Credit: Corbis

The results of a first-in-human study now published in The Lancet demonstrate that cartilaginous grafts engineered from autologous nasal chondrocytes can be used for the clinical repair of articular cartilage defects in the knee. “We have developed a promising approach to the treatment of articular cartilage injuries,” reports corresponding author Ivan Martin, adding that further assessment in large cohorts and in randomized controlled trials with long-term assessment of clinical outcome is needed before this approach can be offered to patients as a standard treatment.

In this observational study, ten patients with post-traumatic full-thickness cartilage defects of the femoral condyle or trochlea were treated using grafts engineered from chondrocytes isolated from nasal cartilage biopsy specimens.

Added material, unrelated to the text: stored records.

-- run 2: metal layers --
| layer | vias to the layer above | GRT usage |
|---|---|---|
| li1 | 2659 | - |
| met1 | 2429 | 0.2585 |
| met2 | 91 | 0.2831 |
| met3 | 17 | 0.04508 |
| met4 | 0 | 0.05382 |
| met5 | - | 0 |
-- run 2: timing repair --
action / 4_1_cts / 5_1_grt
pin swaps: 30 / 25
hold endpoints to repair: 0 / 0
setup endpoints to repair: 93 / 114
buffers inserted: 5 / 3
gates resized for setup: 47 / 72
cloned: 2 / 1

Patients reported improvements in pain, knee function and quality of life, according to self-assessments performed before the surgical procedure and 24 months later.“The main finding of the study, testing for the first time the use of nasal chondrocytes in patients' knees, is that the treatment is safe and feasible,” says Martin. “Moreover, MRI data indicate that the tissue being formed at the patients' repair site improves in composition over time, getting more and more similar to healthy cartilage,” he adds. “This result is by far not obvious, as it has not been demonstrated following alternative procedures”.

Patients reported improvements in pain, knee function and quality of life

“Though employment of cartilage cells to engineer cartilage tissue is already in human use, the present study demonstrates that a relatively non-invasive source, nose cartilage, can be considered,” comments Kyriacos Athanasiou, who was not involved in the study. He explains that cartilage grafts are usually engineered using chondrocytes from a cadaveric joint, or alternatively using cells taken from the patient's joint. “This study shows the use of non-articular cartilage cells taken directly from the patients themselves using a minimally invasive approach, to make grafts for clinical patients.”

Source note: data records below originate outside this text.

**config.mk**
```make
export PLATFORM = sky130hd
export DESIGN_NAME = alu_share_arbiter
export DESIGN_NICKNAME = d
export VERILOG_FILES = /design/src/rtl/alu_arb_pkg.sv /design/src/rtl/alu_share_arbiter_rr_arb2.sv /design/src/rtl/alu_share_arbiter.sv
export SDC_FILE = /design/constraint.sdc
export NUM_CORES = 1
export LEC_CHECK = 0
export CORE_AREA = 5 5 147 107
export CTS_BUF_LIST = sky130_fd_sc_hd__clkbuf_8
export DETAILED_ROUTE_END_ITERATION = 16
export DIE_AREA = 0 0 152 112
export PLACE_DENSITY = 0.9
export SLEW_MARGIN = 20
export SYNTH_ARGS = -nofsm -noshare
export SYNTH_HDL_FRONTEND = slang
export SYNTH_SLANG_ARGS = --single-unit
```
**constraint.sdc**
```tcl
create_clock -name clk_i -period 1.6 [get_ports clk_i]
set_clock_uncertainty 0.1 [all_clocks]
set_input_delay 0.16 -clock clk_i [delete_from_list [all_inputs] [get_ports clk_i]]
set_output_delay 0.16 -clock clk_i [all_outputs]
set_load 0.03 [all_outputs]
```
**src/rtl/alu_arb_pkg.sv**
```systemverilog
// Shared definitions for the alu_share_arbiter slice: FSM state encoding,
// ALU op-code constants and default datapath widths.
package alu_arb_pkg;

  localparam int DATA_W_DEF = 32;
  localparam int CTRL_W_DEF = 3;

  typedef enum logic [1:0] {
    ST_IDLE = 2'd0,
    ST_EXEC = 2'd1,
    ST_RESP = 2'd2
  } arb_state_e;

  // Op codes understood by the external ALU. The arbiter never decodes them;
  // they are here so requesters and benches share one definition.
  localparam logic [2:0] OP_AND  = 3'b000;
  localparam logic [2:0] OP_XOR  = 3'b001;
  localparam logic [2:0] OP_SLL  = 3'b010;
  localparam logic [2:0] OP_ADDI = 3'b011;
  localparam logic [2:0] OP_SUB  = 3'b100;
  localparam logic [2:0] OP_MUL  = 3'b101;
  localparam logic [2:0] OP_ADD  = 3'b110;
  localparam logic [2:0] OP_SRAI = 3'b111;

endpackage

```
**src/rtl/alu_share_arbiter_rr_arb2.sv**
```systemverilog
// rr_arb2: two-way round-robin grant. Purely combinational; the caller owns
// the pointer register. When upd_i is set the pointer moves to the requester
// that did not just finish, and that updated pointer already decides the
// grant, so a same-edge re-arbitration sees the new priority.
module rr_arb2 (
  input  logic [1:0] valid_i,
  input  logic       ptr_i,
  input  logic       upd_i,
  input  logic       upd_owner_i,
  output logic [1:0] gnt_o,
  output logic       ptr_o
);

  // Pointer update and grant selection.
  // NOTE: every output of a combinational block gets a default first, so no
  // path leaves it unassigned and no latch is inferred.
  always_comb begin
    ptr_o = ptr_i;
    gnt_o = valid_i;
    if (upd_i) begin
      ptr_o = ~upd_owner_i;
    end
    if (valid_i == 2'b11) begin
      gnt_o = ptr_o ? 2'b10 : 2'b01;
    end
  end

endmodule

```
**src/rtl/alu_share_arbiter.sv**
```systemverilog
// alu_share_arbiter: shares one external combinational ALU between two
// requesters. IDLE arbitrates and latches operands, EXEC drives the ALU for
// one cycle and captures its result, RESP holds the result for the owner
// until it is taken. The round-robin pointer only moves when a response is
// consumed, so a requester that lost contention is served next.
//
// Optional build macro: ALU_ARB_BACKTOBACK_EN. When defined, arbitration also
// runs in RESP on the response-handshake edge, allowing one accept every two
// cycles. When undefined, RESP always returns to IDLE (three-cycle spacing).
module alu_share_arbiter
  import alu_arb_pkg::*;
#(
  parameter int DATA_W  = DATA_W_DEF,
  parameter int CTRL_W  = CTRL_W_DEF,
  parameter int RR_INIT = 0
) (
  input  logic              clk_i,
  input  logic              rst_i,

  input  logic              req0_valid_i,
  output logic              req0_ready_o,
  input  logic [DATA_W-1:0] req0_data1_i,
  input  logic [DATA_W-1:0] req0_data2_i,
  input  logic [CTRL_W-1:0] req0_ctrl_i,

  input  logic              req1_valid_i,
  output logic              req1_ready_o,
  input  logic [DATA_W-1:0] req1_data1_i,
  input  logic [DATA_W-1:0] req1_data2_i,
  input  logic [CTRL_W-1:0] req1_ctrl_i,

  output logic              rsp0_valid_o,
  input  logic              rsp0_ready_i,
  output logic [DATA_W-1:0] rsp0_data_o,
  output logic              rsp0_zero_o,

  output logic              rsp1_valid_o,
  input  logic              rsp1_ready_i,
  output logic [DATA_W-1:0] rsp1_data_o,
  output logic              rsp1_zero_o,

  output logic [DATA_W-1:0] alu_data1_o,
  output logic [DATA_W-1:0] alu_data2_o,
  output logic [CTRL_W-1:0] alu_ctrl_o,
  input  logic [DATA_W-1:0] alu_data_i,
  input  logic              alu_zero_i
);

  arb_state_e        state_q, state_d;
  logic              rr_q, rr_d;
  logic              owner_q, owner_d;
  logic [DATA_W-1:0] data1_q, data1_d;
  logic [DATA_W-1:0] data2_q, data2_d;
  logic [CTRL_W-1:0] ctrl_q, ctrl_d;
  logic [DATA_W-1:0] res_q, res_d;
  logic              zero_q, zero_d;

  logic              rsp_hs;
  logic              arb_en;
  logic [1:0]        req_v;
  logic [1:0]        gnt;
  logic              rr_upd;
  logic              accept;

  // Response handshake and the window in which a new request may be granted.
  always_comb begin
    rsp_hs = (state_q == ST_RESP) & (owner_q ? rsp1_ready_i : rsp0_ready_i);
`ifdef ALU_ARB_BACKTOBACK_EN
    arb_en = (state_q == ST_IDLE) | rsp_hs;
`else
    arb_en = (state_q == ST_IDLE);
`endif
    req_v  = {req1_valid_i, req0_valid_i} & {2{arb_en}};
  end

  rr_arb2 u_rr_arb2 (
    .valid_i     (req_v),
    .ptr_i       (rr_q),
    .upd_i       (rsp_hs),
    .upd_owner_i (owner_q),
    .gnt_o       (gnt),
    .ptr_o       (rr_upd)
  );

  assign accept = |gnt;

  // Next-state, operand latch and result capture.
  always_comb begin
    state_d = state_q;
    rr_d    = rr_upd;
    owner_d = owner_q;
    data1_d = data1_q;
    data2_d = data2_q;
    ctrl_d  = ctrl_q;
    res_d   = res_q;
    zero_d  = zero_q;

    case (state_q)
      ST_IDLE: begin
        if (accept) state_d = ST_EXEC;
      end
      ST_EXEC: begin
        res_d   = alu_data_i;
        zero_d  = alu_zero_i;
        state_d = ST_RESP;
      end
      ST_RESP: begin
        if (rsp_hs) state_d = accept ? ST_EXEC : ST_IDLE;
      end
      default: state_d = ST_IDLE;
    endcase

    if (accept) begin
      owner_d = gnt[1];
      data1_d = gnt[1] ? req1_data1_i : req0_data1_i;
      data2_d = gnt[1] ? req1_data2_i : req0_data2_i;
      ctrl_d  = gnt[1] ? req1_ctrl_i  : req0_ctrl_i;
    end
  end

  // State and datapath registers; reset discards any operation in flight.
  // NOTE: sequential state uses non-blocking assignments only, so every
  // register samples the pre-edge values regardless of statement order.
  // NOTE: all registers here are plain flops, so every one is cleared on
  // reset; there is no memory array that would make this costly.
  always_ff @(posedge clk_i or negedge rst_i) begin
    if (!rst_i) begin
      state_q <= ST_IDLE;
      rr_q    <= 1'(RR_INIT);
      owner_q <= 1'b0;
      data1_q <= '0;
      data2_q <= '0;
      ctrl_q  <= '0;
      res_q   <= '0;
      zero_q  <= 1'b0;
    end else begin
      state_q <= state_d;
      rr_q    <= rr_d;
      owner_q <= owner_d;
      data1_q <= data1_d;
      data2_q <= data2_d;
      ctrl_q  <= ctrl_d;
      res_q   <= res_d;
      zero_q  <= zero_d;
    end
  end

  // Ready is gated by reset so nothing is acknowledged while rst_i is low.
  assign req0_ready_o = gnt[0] & rst_i;
  assign req1_ready_o = gnt[1] & rst_i;

  assign rsp0_valid_o = (state_q == ST_RESP) & ~owner_q;
  assign rsp1_valid_o = (state_q == ST_RESP) &  owner_q;
  assign rsp0_data_o  = res_q;
  assign rsp1_data_o  = res_q;
  assign rsp0_zero_o  = zero_q;
  assign rsp1_zero_o  = zero_q;

  // The ALU always sees the last latched operands, so it is quiet while idle.
  assign alu_data1_o  = data1_q;
  assign alu_data2_o  = data2_q;
  assign alu_ctrl_o   = ctrl_q;

endmodule

```
== After elaboration in Yosys (flattened, before gate mapping) ==
Index checks and enable logic that the tools add are counted.

* Register bits after elaboration: 104
* Output and inout port bits: 137
* Logic and storage cells: 34

* Equal/unequal tests: 5
* Mux-type cells: 11
* Bitwise gates (word level): 7
* Reduce and logical (&&, ||, !) cells: 3

{| class="wikitable"
|+ Operators with widths
! cell !! number
|-
| two-way mux 32 bit || 2
|-
| two-way mux 2 bit || 4
|-
| case mux 2 bit (3 select lines) || 1
|-
| bitwise AND 1 bit || 5
|-
| == test 2 bit (second input constant) || 2
|-
| two-way mux 1 bit || 3
|-
| two-way mux 3 bit || 1
|-
| bitwise AND 2 bit || 1
|-
| == test 2 x 1 -> 1 bit (second input constant) || 1
|-
| zero test 2 bit || 1
|-
| != test 2 x 1 -> 1 bit (second input constant) || 1
|-
| != test 2 bit (second input constant) || 1
|-
| AND reduction 2 bit || 1
|-
| OR reduction 2 bit || 1
|-
| inverter 1 bit || 1
|}

== Logic depth before layout (Yosys ltp) ==
* Depth after elaboration: 9
* Depth in mapped cells: 6
* Mapped depth without buffers: 4

== Hierarchy ==
From an unflattened synthesis, not the netlist that was laid out.

* Cells, all modules: 419
* Area, all modules: 4914.7 sq um

{| class="wikitable"
|+ Modules (own cells, without submodules)
! module !! times used !! cells an instance !! area an instance (sq um) !! seq. area each (sq um)
|-
| alu_share_arbiter || 1 || 414 || 4880.9 || 2602.5
|-
| rr_arb2 || 1 || 5 || 33.8 || 0.0
|}

== Worst setup path after synthesis ==
Ideal clock, no wire load.

* Path kind: register to output
* Start point: register owner_q
* End point: output port req1_ready_o
* Arrival time: 1.654 ns
* Path slack: -0.314 ns
* Stages on the path, launching flop included: 7
* Path buffers: 2
* Cells stage by stage: dfrtp_1 > nor4bb_1 > a21oi_1 > a31oi_2 > buf_4 > buf_4 > and2_1

* Cells in the longest elaborated chain, start to end: 6

{| class="wikitable"
|+ RTL lines
! element !! RTL line !! source
|-
| start, declared || alu_share_arbiter.sv:51 || <nowiki>logic owner_q, owner_d;</nowiki>
|-
| start signal, assigned || alu_share_arbiter.sv:139 || <nowiki>owner_q <= owner_d;</nowiki>
|-
| two-way mux 1 bit || alu_share_arbiter.sv:67 || <nowiki>rsp_hs = (state_q == ST_RESP) & (owner_q ? rsp1_ready_i : rsp0_ready_i);</nowiki>
|-
| bitwise AND 1 bit || alu_share_arbiter.sv:67 ||
|-
| two-way mux 1 bit (*) || alu_share_arbiter_rr_arb2.sv:20 || <nowiki>if (upd_i) begin</nowiki>
|-
| two-way mux 2 bit (*) || alu_share_arbiter_rr_arb2.sv:24 || <nowiki>gnt_o = ptr_o ? 2'b10 : 2'b01;</nowiki>
|-
| two-way mux 2 bit (*) || alu_share_arbiter_rr_arb2.sv:23 || <nowiki>if (valid_i == 2'b11) begin</nowiki>
|-
| bitwise AND 1 bit (*) || alu_share_arbiter.sv:150 || <nowiki>assign req1_ready_o = gnt[1] & rst_i;</nowiki>
|-
| end, declared || alu_share_arbiter.sv:27 || <nowiki>output logic req1_ready_o,</nowiki>
|}

Mark *: on every way between the ends. The rest lies on a longest branch, timed or not.

== Final worst setup path ==
* Start point: register state_q[0]
* End point: register data1_q[13] (netlist: alu_data1_o[13])

* Cells in the longest elaborated chain, start to end: 6

{| class="wikitable"
|+ RTL lines
! element !! RTL line !! source
|-
| start, declared || alu_share_arbiter.sv:49 || <nowiki>arb_state_e state_q, state_d;</nowiki>
|-
| start signal, assigned || alu_share_arbiter.sv:137 || <nowiki>state_q <= state_d;</nowiki>
|-
| == test 2 bit || alu_share_arbiter.sv:67 ||
|-
| bitwise AND 1 bit || alu_share_arbiter.sv:67 ||
|-
| two-way mux 1 bit || alu_share_arbiter_rr_arb2.sv:20 ||
|-
| two-way mux 2 bit || alu_share_arbiter_rr_arb2.sv:24 ||
|-
| two-way mux 2 bit (*) || alu_share_arbiter_rr_arb2.sv:23 ||
|-
| two-way mux 32 bit / OR reduction 2 bit (equally long branches) || alu_share_arbiter.sv:115, alu_share_arbiter.sv:85 ||
|-
| end signal, assigned || alu_share_arbiter.sv:140 || <nowiki>data1_q <= data1_d;</nowiki>
|-
| end, declared || alu_share_arbiter.sv:52 || <nowiki>logic [DATA_W-1:0] data1_q, data1_d;</nowiki>
|}

Marks and branches as above.
A chain may end at the register's enable or synchronous reset.

==> flow_metrics.py <==
metrics = {
    "job": {
        "maxCapViolCount": 0,
    },
    "floorplanning": {
        "start_util": 0.3206,
        "io_pins": 310,
        "dieWidth_um": 152,
        "core_um2": 14260,
        "die_area_um2": 17020,
        "die_h_um": 112,
        "rows": 37,
    },
    "layout": {
        "multi_input_area_um2": 1668,
        "area_growth_pct": 80.81,
        "num-nets-final": 825,
        "fillers": 1214,
        "instances_no_fill": 851,
        "antenna_cells": 0,
        "regArea_um2": 2603,
        "final_core_util": 0.5796,
        "mostFrequentLayoutCells": "clkdlybuf4s50_1 (171), dlygate4sd2_1 (133), dfrtp_1 (104), a21o_1 (68), a22o_1 (67)",
        "mostFrequentLayoutCell": "clkdlybuf4s50_1",
        "drive_gt1_frac": 0.1082,
        "postLayoutCellArea_um2": 8264,
    },
    "power_and_ir_drop": {
        "combPwrFrac": 0.625,
        "p_total_mw": 17.31,
        "p_int_mw": 9.160,
        "powerDensity_nw_per_um2": 2094,
        "clkPwrFrac": 0.098,
        "ir_drop_mv": 0.8991,
        "sequentialPowerShare": 0.277,
        "p_sw_frac": 0.4707,
        "leakage_nw": 4.147,
        "p_switching_mw": 8.147,
    },
    "synth": {
        "ys_types": 21,
        "synth_cells": 353,
        "ys_ff_latch": 104,
        "syn_area_um2": 4571,
        "ys_seq_area_frac": 0.5694,
        "synth-edff-count": 0,
        "synth_fp_nets": 526,
        "synth_warnings": 0,
        "syn_area_per_cell_um2": 12.95,
        "synthFlopType": "dfrtp_1",
        "async_flop_share": 1.000,
    },
    "worst_setup_path": {
        "r2r-start": "state_q[0]",
        "start_kind": "flip-flop",
        "crit_type": "reg2reg",
        "arrival_ns": 2.17,
        "path_depth": 8,
        "cp-startpoint": "state_q[0]",
        "rr_endpoint": "alu_data1_o[13]",
        "slowest_delay_ns": 0.46,
        "crit_buf_inv": 4,
        "crit_end": "alu_data1_o[13]",
        "crit_slowest_cell": "dfrtp_1",
        "regToRegSetupSlack_ns": -0.36,
        "worst-r2r-cell-count": 8,
        "path_max_fanout": 9,
        "crit_required_ns": 1.81,
        "path_delay_family": "buffers and inverters",
        "end_kind": "flip-flop",
        "crit_chain": "buf_6 -> or3b_4 -> a21oi_4 -> buf_4 -> buf_8 -> buf_16 -> a22o_1 -> a21o_1",
    },
    "drt": {
        "drt_iter0_markers": 204,
        "num_vias": 4207,
        "wirelength_um": 17650,
        "drc_errors": 0,
        "dr.pass1.iters": 4,
        "via_per_inst": 4.944,
        "wl_per_cell_um": 20.74,
        "ant_nets": 0,
    },
    "timing": {
        "setup_ws_ns": -0.3614,
        "max_freq_ghz": 0.5098,
        "hold_violations": 0,
        "finalSetupTns_ns": -21.93,
        "hold_slack_ns": 0.02940,
        "timing.final.crit_share": 1.226,
        "post-route-min-period_ns": 1.961,
        "rsz0062_at_grt": "yes",
        "slew-limit-headroom": 0.5676,
        "worst_pin_slew_ns": 0.6485,
        "setup_viol": 72,
        "drv_slew": 0,
    },
    "outcome": {
        "violations": "negative setup slack",
        "status": "complete, but fails checks",
    },
    "grt": {
        "grtUsageTotal": 0.1989,
        "busiest_layer": "met2",
        "gr-usage-met1": 0.2225,
        "antenna_found_initial": 0,
        "grt_pass1_wl_um": 27030,
        "grtUsageMet2": 0.3601,
        "grt.met3_usage": 0.06527,
        "grt-ovfl-total": 0,
        "grt_pass1_vias": 4669,
        "grt_max_degree": 55,
    },
    "clock_network": {
        "cts_sinks": 104,
        "clkTransAtPathRegs_ns": 0.11,
        "clock_latency_ns": 0.37,
        "cts_made_buffers": 9,
        "cts-root-buf": "clkbuf_8",
        "cts_tree": "yes",
        "cts_max_path_buffers": 2,
        "h-tree-depth": 3,
    },
    "place": {
        "place_hpwl_um": 12670,
        "placed_cell_area_um2": 7777,
        "place_inst": 815,
        "io_buffers": 309,
        "preCtsSetupSlack_ns": -0.3538,
        "gp_congestion": 0.8402,
    },
    "min_path": {
        "min_path_type": "in2async",
    },
}
-- how the worst min path moves through the flow --
stage / from / endpoint / slack (ns) / cells after the start
after floorplan: rst_i / alu_ctrl_o[0] / -0.24 / 0
after global placement: rst_i / alu_data2_o[10] / -0.11 / 1
after detailed placement: rst_i / alu_data2_o[10] / -0.11 / 1
after CTS: rst_i / alu_data2_o[10] / 0.02 / 2
after global routing: rst_i / alu_data2_o[10] / 0.03 / 2
final: rst_i / alu_data2_o[10] / 0.03 / 2
-- layout make-up --
| class | instances | area share |
|---|---|---|
| inverter | 3 | 0.001363 |
| clock inverter | 6 | 0.009387 |
| tap | 195 | 0.02952 |
| multi-input combinational | 188 | 0.2018 |
| sequential | 104 | 0.3149 |
| clock buffer | 9 | 0.01499 |
| timing repair buffer | 346 | 0.4280 |
-- sequential cells by signal, indices dropped and copies added, names as in the netlist --
name / cells
rsp0_zero_o: 1
owner_q: 1
rsp0_data_o: 32
alu_data2_o: 32
alu_data1_o: 32
alu_ctrl_o: 3
rr_q: 1
state_q: 2
-- synth_stat cells, drive strengths merged (2+ instances only) --
cell / number / share of area
dfrtp: 104 / 0.57
o21ai: 3 / 0.0033
a21oi: 4 / 0.0052
buf: 46 / 0.071
clkbuf: 12 / 0.0099
nor2: 4 / 0.0033
nand2b: 2 / 0.0027
nand2: 2 / 0.0016
mux2: 33 / 0.081
a21o: 68 / 0.11
a22o: 67 / 0.13
inv: 3 / 0.0025
-- cells by family (layout without fill, tap and decap cells) --
family,Yosys count,in the layout,share of synthesized area
flops,104,104,0.5694
mux,33,33,0.08130
simple gates,12,12,0.01423
buf+inv,61,364,0.08377
compound gates,143,143,0.2513
-- power groups by stage --
stage / clock network (mW) / logic, mW / registers, mW
after CTS: 1.76 / 10.9 / 4.78
after global placement: 0 / 11.0 / 4.76
final: 1.70 / 10.8 / 4.79
after detailed placement: 0 / 11.3 / 4.88
after global routing: 1.84 / 11.4 / 4.96
after floorplan: 0 / 4.39 / 7.21
-- what timing repair did --
| item | in CTS | in global routing |
|---|---|---|
| hold buffers | 1 | 0 |
| setup endpoints to repair | 205 | 72 |
| resized for setup | 151 | 22 |
| cloned | 8 | 0 |
| pin swaps | 6 | 37 |
| buffers inserted | 12 | 5 |
| hold endpoints to repair | 104 | 0 |
-- per-layer routing --
metal / wire length (µm) / up-vias
li1: - / 1864
met1: 6592 / 2109
met2: 9251 / 198
met3: 1331 / 36
met4: 473 / 0
met5: 0 / -
(Power assumes the default switching activity.)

Earlier work by the same researchers had provided the rationale for using nasal chondrocytes for articular cartilage repair. “We previously demonstrated that nasal chondrocytes, harvested from the nasal septum, have a larger and more reproducible capacity to form new cartilage than articular chondrocytes, harvested from the knee joint,” Martin recounts. “We further established that the cartilage tissue generated by nasal chondrocytes can respond to physical forces (mechanical loads) similar to articular cartilage and has the 'plasticity' to adapt to a joint environment, since it efficiently integrated with surrounding articular cartilage when implanted in goat joints.”

“The results are exciting, though we need to keep in mind that this approach was used in young patients with small defects,” says Athanasiou, commenting on the current study. “We also need to see long-term functional stability and integration of the grafts,” he adds.

A phase II study based on the approach published in The Lancet is now underway, involving a total 108 patients at four centres in Switzerland, Germany, Croatia and Italy. Martin also suggests that further research should explore the possibility of using engineered nasal chondrocyte grafts for the treatment of degenerative pathologies, such as the early stages of osteoarthritis. “Extension of the treatment to these indications is currently being investigated in pre-clinical models in sheep, but the validation of the biological and pre-clinical basis to allow a first treatment in patients will still take a long time,” he says.